Питер подозревал, что дедовские советы вряд ли ему реально чем-то помогут, но не прерывал его, а продолжал удивляться – потому что дед, его родной дедушка, вёл себя… да, вот именно, как дедушка.
– Береги себя, парень, – закончил дед. Потом встал, поблагодарил Волу за ужин и пожал Питеру руку.
Когда они помахали вслед его шевроле, Вола сказала:
– Ну вот, теперь он будет чаще сюда заглядывать.
Питер молча собрал со стола пустые тарелки, сверху поставил блюдо с недоеденным пирогом и отнёс на кухню.
Вола вошла вслед за ним.
– Знаешь, Питер, он стареет. Когда-нибудь, если ты захочешь… – Она посмотрела в окно, в сторону его хижины, сада, земли за садом.
– Нет. – Питер вдруг понял, что она сейчас скажет. Что настанет время, когда его деду нужна будет помощь. И что Питер сможет тогда забрать его к себе и построить здесь жильё и для него тоже – место есть.

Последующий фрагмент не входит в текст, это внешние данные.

This is an optimization exercise on Yosys and OpenROAD, whose aim is small area, not a production implementation. Only simulation tests tie the RTL to the original design; equivalence was not proved. Power is estimated from default activity; no workload was simulated.

[design/flow/flow/run.sh]
#!/bin/bash
set -euo pipefail
CTS="-sink_clustering_enable -repair_clock_nets -sink_clustering_size 10 -sink_clustering_max_diameter 35 -dont_use_dummy_load -buf_list sky130_fd_sc_hd__clkbuf_4"
bash standard.sh "BUFFER_PORTS_ARGS=-buffer_cell sky130_fd_sc_hd__buf_1" "CTS_ARGS=$CTS" finish > run_make.log 2>&1
[design/flow/standard.sh]
#!/bin/bash
# synth_recipe.tcl (not shown) runs the flow's synth.tcl, then flattens the netlist and writes it again
# the make line also repeats each setting of config.mk as NAME=value (left out here)
make -C /OpenROAD-flow-scripts/flow DESIGN_CONFIG=/design/flow/config.mk WORK_HOME=/design/flow/orfs CLKGATE_MAP_FILE= SYNTH_SCRIPT=/design/flow/synth_recipe.tcl "${@:-finish}"
[design/flow/config.mk]
export PLATFORM = sky130hd
export DESIGN_NAME = axis_lane_packer
export DESIGN_NICKNAME = axis_lane_packer
export VERILOG_FILES = /design/flow/design.v
export SDC_FILE = /design/flow/constraint.sdc
export NUM_CORES = 4
export LEC_CHECK = 0
export CAP_MARGIN = 20
export CORE_MARGIN = 2
export CORE_UTILIZATION = 35
export PLACE_DENSITY = 0.55
export SLEW_MARGIN = 20
export SYNTH_HIERARCHICAL = 1
[design/flow/constraint.sdc]
create_clock -name core_clock -period 12.0 [get_ports {clk}]
set_input_delay 2.4000 -clock core_clock [delete_from_list [all_inputs] [get_ports {clk}]]
set_output_delay 2.4000 -clock core_clock [all_outputs]
set_load 0.01 [all_outputs]
[design/flow/design.v]
module axis_lane_packer_ao #(
  parameter int W = 8,
  parameter int N = 4
) (
  input  logic [N*W-1:0] d,
  input  logic [N-1:0]   s,
  output logic [W-1:0]   q
);
  always_comb begin
    q = '0;
    for (int i = 0; i < N; i++) q = q | (d[i*W +: W] & {W{s[i]}});
  end
endmodule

Он знал, что будет, если она это скажет. Он начнёт воображать, будто ему здесь надёжно и спокойно, будто у него есть семья. И он расслабится, его бдительность притупится.

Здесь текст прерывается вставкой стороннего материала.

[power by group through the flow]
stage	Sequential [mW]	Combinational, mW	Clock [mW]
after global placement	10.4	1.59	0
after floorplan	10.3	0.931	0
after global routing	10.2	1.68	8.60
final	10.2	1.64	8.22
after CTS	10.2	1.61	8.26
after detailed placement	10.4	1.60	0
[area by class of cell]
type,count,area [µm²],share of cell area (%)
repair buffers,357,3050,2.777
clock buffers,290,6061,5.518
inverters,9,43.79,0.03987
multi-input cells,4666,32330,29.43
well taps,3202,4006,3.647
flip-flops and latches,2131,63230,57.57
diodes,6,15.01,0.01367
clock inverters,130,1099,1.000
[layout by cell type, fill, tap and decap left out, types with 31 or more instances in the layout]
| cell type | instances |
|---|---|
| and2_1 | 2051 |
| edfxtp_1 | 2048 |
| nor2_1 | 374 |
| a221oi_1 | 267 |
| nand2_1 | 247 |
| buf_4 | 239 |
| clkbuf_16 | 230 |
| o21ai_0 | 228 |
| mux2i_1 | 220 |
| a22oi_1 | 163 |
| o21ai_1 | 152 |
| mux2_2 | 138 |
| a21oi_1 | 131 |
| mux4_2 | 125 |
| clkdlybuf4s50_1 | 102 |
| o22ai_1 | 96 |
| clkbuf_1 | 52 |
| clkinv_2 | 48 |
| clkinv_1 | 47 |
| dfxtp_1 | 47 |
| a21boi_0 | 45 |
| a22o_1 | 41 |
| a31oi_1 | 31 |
Background: an optimization exercise with open tools, aiming at small area, a short achievable clock period and few clock cycles. Do not read the settings as production practice.
Function was checked by simulation only, so behaviour that the tests miss may differ from the original.
Power and IR drop assume default switching activity.

Design thermistor_frame_aggregator, start of the top module:
module thermistor_frame_aggregator #(
  parameter int PACK_COUNT = tfa_pkg::PACK_COUNT_DEF
) (
  input  logic               clk,
  input  logic               rst_n,
  input  logic               start,
  output logic               busy,
  input  tfa_pkg::in_beat_t  in_data,
  output logic               out_strobe,
  output tfa_pkg::out_beat_t out_data,
  input  logic               cfg_valid,
  output logic               cfg_ready,
  input  logic [7:0]         cfg_index,
  input  logic [15:0]        cfg_data
);
  localparam int NH = 12;    
  logic [15:0] stale_r;
  logic [7:0]  module_r;
  assign cfg_ready = 1'b1;
  always_ff @(posedge clk) begin
    if (!rst_n) begin
      stale_r  <= tfa_pkg::STALE_RESET;
      module_r <= tfa_pkg::MODULE_RESET;
    end else if (cfg_valid) begin
      if (cfg_index == 8'd0) stale_r <= cfg_data;
      else if (cfg_index == 8'd1) module_r <= cfg_data[7:0];
    end
  end
  logic        busy_r;
  assign busy = busy_r;
  logic [3:0]  pack, half;
  logic        in_rep, half_ok, wr_rx, wr_lo, dec_w, dec_r;
  ...
Settings: LEC_CHECK=0, ABC_CLOCK_PERIOD_IN_PS=4000, CAP_MARGIN=20, CORE_MARGIN=2, CORE_UTILIZATION=45, PLACE_DENSITY=0.6, SETUP_SLACK_MARGIN=3.5, SLEW_MARGIN=20; clock period 8.0 ns.
run.sh (not shown) runs the stock make flow with config.mk's settings and CLKGATE_MAP_FILE= SYNTH_SCRIPT=/design/flow/synth_recipe.tcl, a recipe that flattens the netlist after the stock synthesis.
Testbench counts at the start, summed over its fixed seeds: cycles 4,942.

Но нет, он не собирается расслабляться.
Он внезапно понял, что всё здесь – Вола, хижина, которую он для себя построил, город, к которому он начинает привыкать, его дед, Бен, все остальные – всё это вместе для него слишком опасно.

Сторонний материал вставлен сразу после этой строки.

From an optimization exercise on the open Yosys and OpenROAD flow, aimed at small area, a short achievable clock period and few clock cycles; shortcuts taken in it are not production practice. Only simulation tests tie the RTL to the original design; equivalence was not proved. Power is estimated from default activity; no workload was simulated.

== run E ==
==> flow/design.v (excerpt) <==
module buddy_memory_allocator #(
	parameter int MAX_ORDER = bma_pkg::DEF_MAX_ORDER
) (
	input  logic                 clk,
	input  logic                 arst_n,
	input  logic                 req_valid,
	output logic                 req_ready,
	input  logic                 req_type,
	input  logic [MAX_ORDER:0]   req_size,
	input  logic [MAX_ORDER-1:0] free_address,
	output logic                 rsp_valid,
	input  logic                 rsp_ready,
	output logic [1:0]           status,
	output logic [MAX_ORDER-1:0] block_start,
	output logic [MAX_ORDER-1:0] block_end
);
Settings: LEC_CHECK=0, CAP_MARGIN=20, CORE_MARGIN=2, CORE_UTILIZATION=50, PLACE_DENSITY=0.6, SETUP_SLACK_MARGIN=0.4, SLEW_MARGIN=20, TNS_END_PERCENT=100; clock period 6.5 ns.
run.sh (not shown) runs the stock make flow with config.mk's settings and CLKGATE_MAP_FILE= SYNTH_SCRIPT=/design/flow/synth_recipe.tcl, a recipe that flattens the netlist after the stock synthesis.
Having completed the whole flow, run E delivered a layout that passed the timing, design-rule and antenna checks.
Testbench counts of run E, summed over its fixed seeds: cycles 8,016.
Here is what was changed in the inputs of run R compared with run E.
--- a/flow/design.v
+++ b/flow/design.v
@@ -31,15 +31,12 @@
 	input  logic              clk,
 	input  logic              clr,        
 	input  logic              act,        
 	input  logic              r_type,     
 	input  logic [MO-1:0]     r_a,
 	input  logic [(1<<BW)-1:0] r_arow,    
-	input  logic              ld,         
-	input  logic              in_fge,     
-	input  logic [(1<<BW)-1:0] in_arow,   
 	input  logic [(1<<BW)-1:0] srow,      
 	input  logic [(1<<BW)-1:0] scol,      
 	input  logic              found,
 	input  logic              osel,       
 	input  logic              below,      
 	input  logic              mclr,       
@@ -66,19 +63,18 @@
 	endfunction
 	logic [RJ*WJ-1:0] mem_q;
 	logic [RJ-1:0]    nz_q;       
 	logic [RJ-1:0]    first;      
 	logic [RJ-1:0]    arow;       
 	logic [RJ-1:0]    rsel;
-	logic [RJ-1:0]    rsel_q;     
 	logic [WJ-1:0]    rd;
 	logic [WJ-1:0]    xlow;       
 	logic             xmore;      
 	always_comb begin
 		arow = (RL == 0) ? '1 : r_arow[RJ-1:0];
-		rsel = (RL == 0) ? '1 : rsel_q;
+		rsel = r_type ? arow : first;
 		rd = '0;
 		fra = '0;
 		for (int r = 0; r < RJ; r++) begin
 			if (rsel[r]) begin
 				rd = rd | mem_q[r*WJ +: WJ];
 			end
@@ -186,19 +182,12 @@
 	if (RJ > 1) begin : g_fr
 		always_ff @(posedge clk) begin
 			if (wen) begin
 				first <= wfr;
 			end
 		end
-		always_ff @(posedge clk) begin
-			if (ld) begin
-				rsel_q <= in_fge ? in_arow[RJ-1:0] : (wen ? wfr : first);
-			end else begin
-				rsel_q <= r_type ? arow : (wen ? wfr : first);
-			end
-		end
 	end else begin : g_fr1
 		assign first = nz_q;
 	end
 endmodule
 module buddy_memory_allocator #(
 	parameter int MAX_ORDER = bma_pkg::DEF_MAX_ORDER
@@ -265,13 +254,13 @@
 	logic [MO-1:0]  o_a;       
 	logic [NL-1:0]  o_m;       
 	logic go;
 	logic proc;
 	assign go = !o_valid || rsp_ready;
 	assign proc = r_valid && go;
-	assign req_ready = !r_valid || go;
+	assign req_ready = !clr_q && (!r_valid || go);
 	logic [NL-1:0]  in_ge;
 	logic           in_bad;
 	logic           lowz;
 	logic [NL*W-1:0] in_arow;
 	always_comb begin
 		for (int j = 0; j < NL; j++) begin
@@ -282,13 +271,13 @@
 			in_ge[j] = ((req_size >> (j + 1)) == '0) && (!req_size[j] || lowz);
 		end
 		in_bad = (req_size == '0) || !in_ge[MO];
 		in_arow = '0;
 		for (int j = 0; j < NL; j++) begin
 			for (int r = 0; r < (1 << rlog(j)); r++) begin
-				in_arow[j*W + r] = ((free_address >> (j + wlog(j))) == r);
+				in_arow[j*W + r] = (((free_address & in_ge[MO-1:0]) >> (j + wlog(j))) == r);
 			end
 		end
 	end
 	always_ff @(posedge clk or negedge arst_n) begin
 		if (!arst_n) begin
 			clr_q <= 1'b1;
@@ -401,15 +390,12 @@
 			.clk    (clk),
 			.clr    (clr_q),
 			.act    (proc && !r_bad),
 			.r_type (r_fge[j]),
 			.r_a    (r_a),
 			.r_arow (r_arow[j*W +: W]),
-			.ld     (req_ready),
-			.in_fge (req_type && in_ge[j]),
-			.in_arow(in_arow[j*W +: W]),
 			.srow   (lvl_srow[j*W +: W]),
 			.scol   (lvl_scol[j*W +: W]),
 			.found  (found),
 			.osel   (osel[j]),
 			.below  (below[j]),
 			.mclr   (mclr[j]),
Results
- Run R: all stages complete, timing, DRC and antenna checks passed
- | clock group share of total power | lower: run E |
- Run E has higher cell area power density than run R.
- Summary of run R over run E: total length of routed wires lower; instance count of the mapped netlist went down; insertion delay to the later sink of the worst-skew pair +0.02 ns; sequential share of power higher; quantity of gates resized following cts increased by 9 relative to the old numbers.
Testbench counts of run R, summed over its fixed seeds: cycles 8,024.

==> afterwards: timing with drivers on the ports <==
In the flow no input, the clock included, has a driving cell. The finished layouts below were timed again as built, in two steps. Step 1 assumes that a clkbuf_16 drives the clock port and a buf_2 every other input. Step 2 times the ports against the registers' clock, not the clock port: input delays grow and output delays shrink by t, the midpoint of the rising clock arrivals with the driver on. a / b / c = ideal / step 1 / step 2; a / b = the first two.
| run | t (ns) | slack for setup (ns) | slew at the worst register clock pin (ns) | worst slew at a driven data input, ns |
|---|---|---|---|---|
| run E | 1.008 | 0.284 / 0.284 / 0.284 | 0.08 / 0.08 | 0.08 |
| run R | 1.003 | 0.419 / 0.419 / 0.419 | 0.07 / 0.07 | 0.05 |
After both steps every run listed still meets setup and hold.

Ещё месяц назад он бы не знал, что с этим делать. Сейчас – решение очевидно. Он просто не вернётся сюда.
А переедет после лагеря в свой старый дом. И будет жить там один. Вот там ему будет безопасно. А сюда – не вернётся.
Он вышел на веранду и забрал свой спальный мешок.
На кухне Вола убирала остатки ужина.
– Посплю сегодня у себя, – сказал он.
Вола кивнула, будто ждала этого. И протянула ему кусок пирога, завёрнутый в вощёную бумагу.
– Это если вдруг проснёшься среди ночи от голода.
Проходя мимо сарая, Питер зашвырнул пирог подальше в бурьян.
11
Пора.
Пакс потянулся, блики вечернего солнца пробежали по шерстинкам. Ветер южный; он поможет передвигаться скрытно и предупредит об опасностях. И хорошо, что нет луны: под покровом темноты спокойнее. Вчера ночью Пакс добыл двух уток, они в тайнике, а в поле ещё осталась картошка, а в амбаре живут жирные мыши, так что Игла и щенки голодать не будут.
Он обновил свои метки, чтобы в его отсутствие никому не вздумалось посягать на его территорию, потом направился в логово. Щенки не спали – кормились. Они уже так выросли, что Игле пришлось вытянуться поперёк норы, чтобы все трое поместились. И к тому же, понимал Пакс, скоро они насытятся и начнут рваться наружу – так ей легче будет за ними уследить, чтобы они не разбежались и не попали в беду.
Пакс прижался щекой к щеке Иглы. Ухожу сейчас.
Он толкнул носом каждого из щенков, пообещал, что вернётся, и велел слушаться матери. Все трое подняли молочные носы, чтобы коснуться отцовской щеки. Потом сыновья продолжили кормиться.
А маленькая лиска, извиваясь, выползла из-под братьев и стала пробираться к выходу – за отцом.